Saved data entries:
--- config.mk ---
export PLATFORM = sky130hd
export DESIGN_NAME = ppoll_responder
export DESIGN_NICKNAME = d
export VERILOG_FILES = /design/src/rtl/ppr_pkg.sv /design/src/rtl/ppr_mask_reg.sv /design/src/rtl/ppr_config.sv /design/src/rtl/ppr_drive.sv /design/src/rtl/ppoll_responder.sv
export SDC_FILE = /design/constraint.sdc
export NUM_CORES = 1
export LEC_CHECK = 0
export BUFFER_PORTS_ARGS = -buffer_cell sky130_fd_sc_hd__buf_2
export CAP_MARGIN = 20
export CORE_MARGIN = 4
export CORE_UTILIZATION = 42
export DETAILED_ROUTE_END_ITERATION = 8
export GPL_TIMING_DRIVEN = 0
export PLACE_DENSITY = 0.77
export SYNTH_ARGS = -nofsm -noshare
export SYNTH_HDL_FRONTEND = slang
export SYNTH_SLANG_ARGS = --single-unit
export TNS_END_PERCENT = 30
--- constraint.sdc ---
create_clock -name clk -period 1.6 [get_ports clk]
set_input_delay 0.32 -clock clk [delete_from_list [all_inputs] [get_ports clk]]
set_output_delay 0.32 -clock clk [all_outputs]
set_load 0.1 [all_outputs]
--- src/rtl/ppr_pkg.sv ---
package ppr_pkg;
  localparam int DIO_W = 8;
  localparam int POS_W = $clog2(DIO_W);

  typedef struct packed {
    logic             sense;
    logic [POS_W-1:0] pos;
  } ppr_cfg_t;

  // Enable byte pattern: bits 6:5 = 11, bit 4 = 0, bit 7 free
  function automatic logic is_enable_byte(input logic [7:0] b);
    return (b[6:5] == 2'b11) && !b[4];
  endfunction

  function automatic ppr_cfg_t decode_cfg(input logic [7:0] b);
    ppr_cfg_t c;
    c.sense = b[3];
    c.pos   = b[POS_W-1:0];
    return c;
  endfunction

  function automatic logic masked_any(input logic [DIO_W-1:0] m, input logic [DIO_W-1:0] s);
    return |(m & s);
  endfunction
endpackage

--- src/rtl/ppr_mask_reg.sv ---
module ppr_mask_reg #(
  parameter int W = 8
) (
  input  logic         clk,
  input  logic         rst_n,
  input  logic         wr,
  input  logic [W-1:0] wdata,
  output logic [W-1:0] mask
);
  always_ff @(posedge clk) begin
    if (!rst_n)  mask <= '0;
    else if (wr) mask <= wdata;
  end

  assert_mask_write_R2: assert property (@(posedge clk) disable iff (!rst_n)
    wr |=> mask == $past(wdata));
endmodule

--- src/rtl/ppr_config.sv ---
module ppr_config
  import ppr_pkg::*;
(
  input  logic       clk,
  input  logic       rst_n,
  input  logic       ppc_cmd,
  input  logic       cmd_valid,
  input  logic [7:0] cmd_byte,
  input  logic       disable_i,
  output logic       configured,
  output ppr_cfg_t   cfg
);
  logic armed;
  logic byte_ok;
  logic load;

  assign byte_ok = is_enable_byte(cmd_byte);
  assign load    = armed && cmd_valid && byte_ok && !disable_i;

  always_ff @(posedge clk) begin
    if (!rst_n || disable_i) armed <= 1'b0;
    else if (ppc_cmd)        armed <= 1'b1;
    else if (cmd_valid)      armed <= 1'b0;
  end

  always_ff @(posedge clk) begin
    if (!rst_n) begin
      configured <= 1'b0;
      cfg        <= '0;
    end else if (disable_i) begin
      configured <= 1'b0;
    end else if (load) begin
      configured <= 1'b1;
      cfg        <= decode_cfg(cmd_byte);
    end
  end

  assert_unarmed_ignored_R4: assert property (@(posedge clk) disable iff (!rst_n)
    (cmd_valid && !armed && !disable_i) |=> ($stable(configured) && $stable(cfg)));
  assert_badbyte_ignored_R5: assert property (@(posedge clk) disable iff (!rst_n)
    (cmd_valid && !is_enable_byte(cmd_byte) && !disable_i) |=> ($stable(configured) && $stable(cfg)));
  assert_disable_clears_R8: assert property (@(posedge clk) disable iff (!rst_n)
    disable_i |=> !configured);
endmodule

--- src/rtl/ppr_drive.sv ---
module ppr_drive
  import ppr_pkg::*;
(
  input  logic             clk,
  input  logic             rst_n,
  input  logic             poll_active,
  input  logic             configured,
  input  ppr_cfg_t         cfg,
  input  logic [DIO_W-1:0] mask,
  input  logic [DIO_W-1:0] status_byte,
  output logic             ist,
  output logic [DIO_W-1:0] dio_oe,
  output logic             dio_level
);
  logic respond;

  assign ist     = masked_any(mask, status_byte);
  assign respond = poll_active && configured && (ist == cfg.sense);

  for (genvar i = 0; i < DIO_W; i++) begin : g_line
    assign dio_oe[i] = respond && (cfg.pos == i[POS_W-1:0]);
  end

  assign dio_level = respond;

  assert_single_line_R7: assert property (@(posedge clk) disable iff (!rst_n)
    $onehot0(dio_oe));
  assert_quiet_off_poll_R7: assert property (@(posedge clk) disable iff (!rst_n)
    !poll_active |-> (dio_oe == '0));
  assert_no_drive_unconfigured_R6: assert property (@(posedge clk) disable iff (!rst_n)
    !configured |-> !dio_level);
endmodule

--- src/rtl/ppoll_responder.sv ---
module ppoll_responder
  import ppr_pkg::*;
(
  input  logic       clk,
  input  logic       rst_n,
  input  logic       mask_wr,
  input  logic [7:0] mask_wdata,
  output logic [7:0] mask_rdata,
  input  logic [7:0] status_byte,
  input  logic       ppc_cmd,
  input  logic       cmd_valid,
  input  logic [7:0] cmd_byte,
  input  logic       ppc_disable,
  input  logic       poll_active,
  output logic       ist,
  output logic [7:0] dio_oe,
  output logic       dio_level
);
  logic     configured;
  ppr_cfg_t cfg;

  ppr_mask_reg #(.W(DIO_W)) u_mask (
    .clk(clk), .rst_n(rst_n), .wr(mask_wr), .wdata(mask_wdata), .mask(mask_rdata)
  );

  ppr_config u_cfg (
    .clk(clk), .rst_n(rst_n), .ppc_cmd(ppc_cmd), .cmd_valid(cmd_valid),
    .cmd_byte(cmd_byte), .disable_i(ppc_disable), .configured(configured), .cfg(cfg)
  );

  ppr_drive u_drv (
    .clk(clk), .rst_n(rst_n), .poll_active(poll_active), .configured(configured),
    .cfg(cfg), .mask(mask_rdata), .status_byte(status_byte), .ist(ist),
    .dio_oe(dio_oe), .dio_level(dio_level)
  );
endmodule

**Word-level counts from Yosys, hierarchy flattened**

Index checks and enable logic that the tools add are counted.

- Multiplexer cells: 2
- Equal/unequal tests: 9
- Bitwise operators: 3
- Reduce and logical (&&, ||, !) cells: 23

Operators by type and width:

| operator | count |
|---|---|
| $logic_and A1 B1 Y1 | 14 |
| $eq A3 B3 Y1 const B | 4 |
| $and A8 B8 Y8 | 1 |
| $reduce_or A8 Y1 | 1 |
| $eq A3 B2 Y1 const B | 2 |
| $eq A3 B1 Y1 const B | 1 |
| $logic_not A1 Y1 | 3 |
| $logic_not A3 Y1 | 1 |
| $eq A2 B2 Y1 const B | 1 |
| $mux W1 | 2 |
| $not A1 Y1 | 2 |
| $reduce_and A2 Y1 | 1 |
| $reduce_bool A2 Y1 | 1 |
| $reduce_or A2 Y1 | 1 |
| $eq A1 B1 Y1 | 1 |
| $logic_or A1 B1 Y1 | 1 |

- Output and inout port bits: 18
- Bits in registers: 14

**Longest topological paths before layout**

Gate-level depths: netlist of run 1.

- Depth in word-level cells: 5
- Depth in mapped cells: 4

**Cells and area by module**

Synthesis of run 1 repeated with hierarchy kept, for this count alone.

- Cells, all modules: 93
- Area total of the unflattened synthesis: 860.8 sq um

By module, submodules not included:

| module | times used | seq. area each (sq um) | cells an instance | area each (sq um) |
|---|---|---|---|---|
| ppr_mask_reg | 1 | 160.2 | 25 | 301.5 |
| ppr_drive | 1 | 0.0 | 42 | 295.3 |
| ppr_config | 1 | 120.1 | 26 | 264.0 |

**Least setup slack after synthesis of run 1**

OpenSTA, ideal clock, no wires.

- Kind: flip-flop to output port
- From: register u_mask.mask[2]
- To: output dio_level
- Arrival time: 3024 ps
- Stages on the path, launching flop included: 5
- Required time: 1280 ps
- Setup slack: -1744 ps
- Cell sequence: dfxtp_1 > a22oi_1 > and4_4 > buf_12 > mux2i_1

- Cells in the longest elaborated chain, start to end: 4

Ends and longest elaborated chain:

| what | RTL line | source |
|---|---|---|
| from (decl) | ppr_mask_reg.sv:8 | `output logic [W-1:0] mask` |
| from (signal assigned) | ppr_mask_reg.sv:12 | `else if (wr) mask <= wdata;` |
| $and A8 B8 Y8 | ppr_pkg.sv:23 | `return \|(m & s);` |
| $reduce_or A8 Y1 | ppr_pkg.sv:23 |  |
| $eq A1 B1 Y1 | ppr_drive.sv:18 | `assign respond = poll_active && configured && (ist == cfg.sense);` |
| $logic_and A1 B1 Y1 | ppr_drive.sv:18 |  |
| to (decl) | ppoll_responder.sv:17 | `output logic dio_level` |

No other way between the ends.

**Worst setup path in the final report of run 1**

- From: register u_mask.mask[6]
- To: output dio_oe[5]

- Cells in the longest elaborated chain, start to end: 5

Ends and longest elaborated chain:

| what | RTL line | source |
|---|---|---|
| $and A8 B8 Y8 | ppr_pkg.sv:23 |  |
| $reduce_or A8 Y1 | ppr_pkg.sv:23 |  |
| $eq A1 B1 Y1 | ppr_drive.sv:18 |  |
| $logic_and A1 B1 Y1 | ppr_drive.sv:18 |  |
| $logic_and A1 B1 Y1 | ppr_drive.sv:21 | `assign dio_oe[i] = respond && (cfg.pos == i[POS_W-1:0]);` |
| to (decl) | ppoll_responder.sv:16 | `output logic [7:0] dio_oe,` |

No other way between the ends.

==> key figures, run 1 <==
STA
  • RSZ-0062 raised after global routing: true
  • Period utilization: 126%
  • Highest clock rate: 0.494 GHz
  • Slew HR: about two thirds
  • Setup ws final: -0.424 ns
  • Tmin final: slightly above 2 ns
  • Slew Limit Fails: 0
  • Worst Skew: around 0.00012 ns
  • Worst hold slack: about 0.24 ns
  • Final Hold Fails: 0
  • Worst slew pin tran: ~0.49 ns
  • TNS Setup: -3.81 ns
  • # setup viols final: 10

Layout
  • Fillers: ~150
  • Nets: 180
  • Layout cells sized above 1: between 50% and 60%
  • Most frequent cells in the layout: buf_2, nand3_1, nor2b_1
  • Commonest non-fill, non-tap cell in the layout: buf_2
  • Area Overhead vs Synth: 74.9%
  • Fin cells: 175
  • Diode count: 0

Detailed routing
  • Vias per cell: ~5.3
  • Avg WL per Cell: about 13 um
  • Antenna-violating nets left: 0
  • First-pass DRT Iterations: 4
  • Detailed Route Iter0 Violations: 11
  • DRC viols: 0
  • Vias: 931
  • Final wirelength: 2350 um

Global routing
  • First-pass GRT wire length: between 3000 and 4000 um
  • Total track usage: between 10% and 20%
  • Antenna violations before repair: 0
  • GR Overflow Total: 0
  • Vias in the first global route: 844
  • Largest net degree at the start of global routing: 11

CTS
  • H-Tree Depth: 1
  • CTS buffer count: 3
  • CTS hold repair buffers: 0
  • Clock sinks: 14
  • CTS tree: built
  • Clk_lat worst skew: roughly 0.27 ns
  • Clock Path Buffers: 2
  • Reg clk slew, reported paths: roughly 0.080 ns
  • Root buffer cell: clkbuf_4

Placed design
  • Placer congestion estimate: 0.803
  • Buffers added on ports: between 40 and 50
  • Dpl cells: ~170
  • Pre-CTS setup slack: -0.467 ns
  • Final HPWL DP: roughly 1700 um

Floorplanning
  • Die area: approximately 0.0028 sq mm
  • Initial Util: approximately 44%
  • Core box area: approximately 0.002 sq mm
  • Die W: 53.0 um
  • Overall die height: 53.0 um
  • Number of top-level pins: between 40 and 50
  • Floorplan row count: 16

Power and ir drop
  • Peak VDD IR: around 0.6 mV
  • Power Density: 623 mW/mm^2
  • Leak: around 0.6 nW

Logic synthesis
  • Post-synthesis sequential area ratio: around a third
  • Post-Syn Area: 851 sq um
  • Mean Syn Cell Area: approximately 9 sq um
  • FF+latch count, synth: 14
  • Synth Warn #: 0
  • Post-Synthesis Cells: 95
  • Syn nets: 126
  • Synth cell types: 24

Worst setup path
  • Worst path slowest cell: dfxtp_4
  • Worst stage delay on the critical path: ~0.35 ns
  • CP Capture Type: output pin
  • Crit. Startpoint: u_mask.mask[6]$_SDFFE_PN0P_
  • Worst path cell trace: a22oi_2 -> and4_4 -> buf_16 -> mux2i_4 -> buf_12
  • RR Startpoint: u_cfg.armed$_SDFFE_PP0P_
  • CP Max Fanout: 5
  • CP Class: reg -> out
  • Worst EP required: between 1 and 1.5 ns
  • Data arrival, critical path: roughly 1.7 ns
  • Critical Path Start Type: register

Worst hold path
  • Hold WC Path Type: in -> reg
  • Hold Crit Start: ppc_disable

Outcome
  • Failing checks: setup timing
  • Status: complete, but fails checks

Run
  • Max-cap viol count: 0
## cell families (layout without fill, tap and decap cells)
kind of cell	Yosys count	after routing	share of synthesized area (%)
buffers and inverters	6	59	4.85
AND/OR/NAND/NOR	44	44	31.6
multiplexers	17	17	20.0
AO/OA/AOI/OAI	14	14	10.6
flip-flops	14	14	32.9
## worst max-delay path: cells and delay by family, from the launching register on
family,cells,cell delay (ns)
buf+inv,2,0.35
flops,1,0.35
compound gates,1,0.16
simple gates,1,0.30
mux,1,0.27
## report_power, final
part / switching (mW) / internal (mW) / total [mW] / leakage (nW)
Combinational: 0.211 / 0.144 / 0.355 / 0.466
Sequential: 0.0116 / 0.357 / 0.368 / 0.120
Clock: 0.108 / 0.0965 / 0.204 / 0.0150
## metrics by stage
| stage | util [%] | cell area (sq um) | total power, mW |
|---|---|---|---|
| 6_report | 76.6 | 1490 | 0.927 |
| 5_1_grt | 76.6 | 1490 | 0.969 |
| 4_1_cts | 76.6 | 1490 | 0.931 |
| 3_5_place_dp | 64.8 | 1260 | 0.684 |
| 3_3_place_gp | 64.8 | 1260 | 0.681 |
| 2_1_floorplan | - | 993 | 0.621 |
## cell usage after synthesis, drive strengths merged
library cell / number / area, sq um
and4bb: 1 / 12.5
nand2b: 1 / 6.26
mux2i: 17 / 170
and3b: 1 / 8.76
buf: 3 / 30.0
nand3: 13 / 65.1
and4b: 2 / 20.0
clkbuf: 1 / 3.75
a21boi: 4 / 30.0
o21ai: 4 / 20.0
a22oi: 4 / 30.0
dfxtp: 14 / 280
nor2b: 11 / 68.8
nand4: 2 / 12.5
nand2: 6 / 22.5
inv: 2 / 7.51
nor2: 1 / 3.75
nand3b: 1 / 7.51
nand4b: 1 / 8.76
and3: 1 / 6.26
a21oi: 2 / 10.0
nor3b: 2 / 15.0
and4: 1 / 11.3
## sequential cells by signal (all words and copies together) (netlist names)
name	flops
u_cfg.cfg	4
u_cfg.configured	1
u_cfg.armed	1
u_mask.mask	8
## final cells by class
class	instances	area, sq um	area share (%)
Tap cell	27	33.8	2.27
Clock buffer	4	26.3	1.77
Timing Repair Buffer	49	414	27.8
Sequential cell	14	310	20.9
Multi-Input combinational cell	75	662	44.5
Inverter	2	7.51	0.505
Buffer	4	33.8	2.27
## final timing paths
kind | to | slack (ns) | cells past startpoint
hold / removal | u_cfg.configured$_SDFFE_PP0P_ | 0.24 | 2
setup reg to reg | u_cfg.cfg[0]$_SDFFE_PN0P_ | 0.63 | 3
hold reg to reg | u_cfg.cfg[2]$_SDFFE_PN0P_ | 0.52 | 2
setup / recovery | dio_oe[5] | -0.42 | 5
## routing by layer
metal	routed length (um)	up-vias	global-route usage, %
li1	-	457	-
met1	920	443	20.0
met2	1280	27	33.3
met3	119	4	2.54
met4	25	0	5.11
met5	0	-	0
## what timing repair did
item,in CTS,in global routing
gates resized for setup,43,0
setup endpoints to repair,10,10
gates cloned,1,0
setup buffers,2,0
pin swaps,1,0
endpoints found under the hold margin,0,0
No activity file was read; power rests on OpenSTA's default activity.
==> run 2: changes to the inputs <==
--- a/config.mk
+++ b/config.mk
@@ -6,11 +6,11 @@
 export NUM_CORES = 1
 export LEC_CHECK = 0
 export BUFFER_PORTS_ARGS = -buffer_cell sky130_fd_sc_hd__buf_2
-export CAP_MARGIN = 20
 export CORE_MARGIN = 4
 export CORE_UTILIZATION = 42
 export DETAILED_ROUTE_END_ITERATION = 8
 export GPL_TIMING_DRIVEN = 0
+export MAX_ROUTING_LAYER = met4
 export PLACE_DENSITY = 0.77
 export SYNTH_ARGS = -nofsm -noshare
 export SYNTH_HDL_FRONTEND = slang
==> run 2 against run 1 <==
Net effect:
- the run still ends with setup timing left
- die area did not move
- sequential power barely moved
- via count fell by 0.43%
- count of clock-buffer cells in the layout did not move
- worst setup slack got worse by 0.0042 ns
- register-to-register slack barely moved
- routed wire length fell by 0.47%
- largest power group unchanged
- flip-flop and latch count did not move
- core utilization did not move
- critical endpoint unchanged
- clock skew did not move
==> key figures, run 2 (synthesis gave the netlist of run 1 again) <==
Outcome
  • Status: complete, but fails checks (unchanged)
  • Failing checks: setup timing (unchanged)

Power and ir drop
  • Power Density: 623 mW/mm^2 (about the same)
  • Peak VDD IR: 0.586 mV (about the same)
  • Total Power: 927 uW (about the same)
  • Leak: 0.601 nW (unchanged)

CTS
  • Clock Path Buffers: 2 (unchanged)
  • Root buffer cell: clkbuf_4 (unchanged)
  • H-Tree Depth: 1 (unchanged)
  • Clock sinks: 14 (unchanged)
  • Reg clk slew, reported paths: 0.08 ns (about the same)
  • CTS buffer count: 3 (unchanged)
  • Clk_lat worst skew: 0.27 ns (about the same)
  • CTS hold repair buffers: 0 (unchanged)
  • CTS tree: built (unchanged)

Floorplanning
  • Number of top-level pins: 49 (unchanged)
  • Floorplan row count: 16 (unchanged)
  • Die area: 0.00281 sq mm (unchanged)
  • Overall die height: 53.0 um (unchanged)
  • Initial Util: 43.8% (unchanged)
  • Core box area: 0.00194 sq mm (unchanged)
  • Die W: 53.0 um (unchanged)

STA
  • Period utilization: 127% (was 126%)
  • Slew Limit Fails: 0 (unchanged)
  • Tmin final: 2.03 ns (was 2.02 ns)
  • Worst Skew: 0.000118 ns (unchanged)
  • Worst slew pin tran: 0.491 ns (about the same)
  • Final Hold Fails: 0 (unchanged)
  • # setup viols final: 10 (unchanged)
  • Setup ws final: -0.428 ns (was -0.424 ns)
  • Highest clock rate: 0.493 GHz (was 0.494 GHz)
  • Slew HR: 67.5% (about the same)
  • RSZ-0062 raised after global routing: true (unchanged)

Detailed routing
  • Detailed Route Iter0 Violations: 17 (was 11)
  • Avg WL per Cell: 13.3 um (was 13.4 um)
  • Vias per cell: 5.30 (was 5.32)
  • First-pass DRT Iterations: 4 (unchanged)
  • Vias: 927 (was 931)
  • DRC viols: 0 (unchanged)
  • Final wirelength: 2340 um (was 2350 um)
  • Antenna-violating nets left: 0 (unchanged)

Worst setup path
  • CP Max Fanout: 5 (unchanged)
  • CP Class: reg -> out (unchanged)
  • CP Capture Type: output pin (unchanged)
  • Data arrival, critical path: 1.71 ns (was 1.70 ns)
  • Worst EP required: 1.28 ns (about the same)
  • Critical Path Start Type: register (unchanged)

Placed design
  • Buffers added on ports: 46 (unchanged)
  • Placer congestion estimate: 0.815 (was 0.803)
  • Final HPWL DP: 1700 um (unchanged)

Global routing
  • GR Overflow Total: 0 (unchanged)
  • Largest net degree at the start of global routing: 11 (unchanged)
  • Vias in the first global route: 845 (was 844)
  • First-pass GRT wire length: 3620 um (unchanged)
  • Total track usage: 18.1% (was 17.6%)
  • Antenna violations before repair: 0 (unchanged)

Layout
  • Largest registers: u_mask.mask: 8 flops, u_cfg.cfg: 4 flops (unchanged)
  • Most frequent cells in the layout: buf_2, nand3_1, nor2b_1 (unchanged)
  • Max reg flops: 8 (unchanged)
  • Diode count: 0 (unchanged)
  • Biggest register: u_mask.mask (unchanged)
  • Area Overhead vs Synth: 74.9% (unchanged)
  • Nets: 180 (unchanged)
  • Layout cells sized above 1: 52.7% (unchanged)
  • Fillers: 147 (unchanged)
  • Commonest non-fill, non-tap cell in the layout: buf_2 (unchanged)
  • Final Util: 76.6% (unchanged)

Run
  • Max-cap viol count: 0 (unchanged)

Worst hold path
  • Hold WC Path Type: in -> reg (unchanged)
[run 2: stage by stage]
step | hold WS [ns] | cells | setup WS, ns | area (sq um) | setup TNS (ns)
6_report | 0.240 | 175 | -0.428 | 1490 | -3.83
5_1_grt | 0.236 | 175 | -0.488 | 1490 | -4.44
4_1_cts | 0.235 | 175 | -0.418 | 1490 | -3.80
3_5_place_dp | 0.514 | 168 | -0.467 | 1260 | -4.22
3_3_place_gp | 0.498 | 168 | -0.463 | 1260 | -4.18
2_1_floorplan | 0.396 | 95 | -0.468 | 993 | -4.56
[run 2: cell type report]
type / instances / area (sq um) / share of cell area, %
flip-flops and latches: 14 / 310 / 20.9
multi-input cells: 75 / 662 / 44.5
plain buffers: 4 / 33.8 / 2.27
inverters: 2 / 7.51 / 0.505
repair buffers: 49 / 414 / 27.8
clock buffers: 4 / 26.3 / 1.77
well taps: 27 / 33.8 / 2.27
[run 2: path summary, 6_finish.rpt]
path                                                 endpoint  cells past startpoint                        start  slack, ns
worst max-delay path                                dio_oe[5]                      5  u_mask.mask[6]$_SDFFE_PN0P_      -0.43
worst min register to register      u_cfg.cfg[2]$_SDFFE_PN0P_                      2    u_cfg.cfg[2]$_SDFFE_PN0P_       0.52
worst max register to register      u_cfg.cfg[0]$_SDFFE_PN0P_                      3     u_cfg.armed$_SDFFE_PP0P_       0.63
worst min-delay path            u_cfg.configured$_SDFFE_PP0P_                      2                  ppc_disable       0.24
[run 2: critical path: stages, from the launching register on]
cell	delay (ns)
dfxtp_4	0.35
a22oi_2	0.16
and4_4	0.30
buf_16	0.15
mux2i_4	0.27
buf_12	0.20
[run 2: timing repair]
action,CTS,global route
pin swaps,1,0
buffers inserted,2,0
setup endpoints to repair,10,10
gates cloned,1,0
gates resized for setup,43,0
[run 2: power breakdown]
| part | switching, mW | leakage [nW] | internal, mW |
|---|---|---|---|
| clock | 0.108 | 0.0150 | 0.0965 |
| combinational | 0.210 | 0.466 | 0.144 |
| sequential | 0.0116 | 0.120 | 0.357 |
[run 2: metal layers]
metal	vias up	part of all wire [%]	track usage, %	wire length [um]
li1	457	-	-	-
met1	434	38	20.3	893
met2	32	55	33.1	1280
met3	4	6.0	2.54	140
met4	0	1.1	5.11	25
met5	-	0	-	0
==> run 3: changes to the inputs <==
==> constraint.sdc (replaced) <==
create_clock -name clk -period 2.2 [get_ports clk]
set_input_delay 0.44 -clock clk [delete_from_list [all_inputs] [get_ports clk]]
set_output_delay 0.44 -clock clk [all_outputs]
set_load 0.1 [all_outputs]
==> run 3 against run 2 <==
Net effect:
- the run now ends clean
- worst setup slack better by 0.47 ns
- hold slack gained 0.11 ns
- sequential power is 27% lower
- clock power is 27% lower
- largest cell class unchanged
- largest power group unchanged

> **WHAT IS EXPECTED**
Pick each line holding the word "family" out of the data and copy it.

> **RESULT FOR THIS TASK**
## worst max-delay path: cells and delay by family, from the launching register on
family,cells,cell delay (ns)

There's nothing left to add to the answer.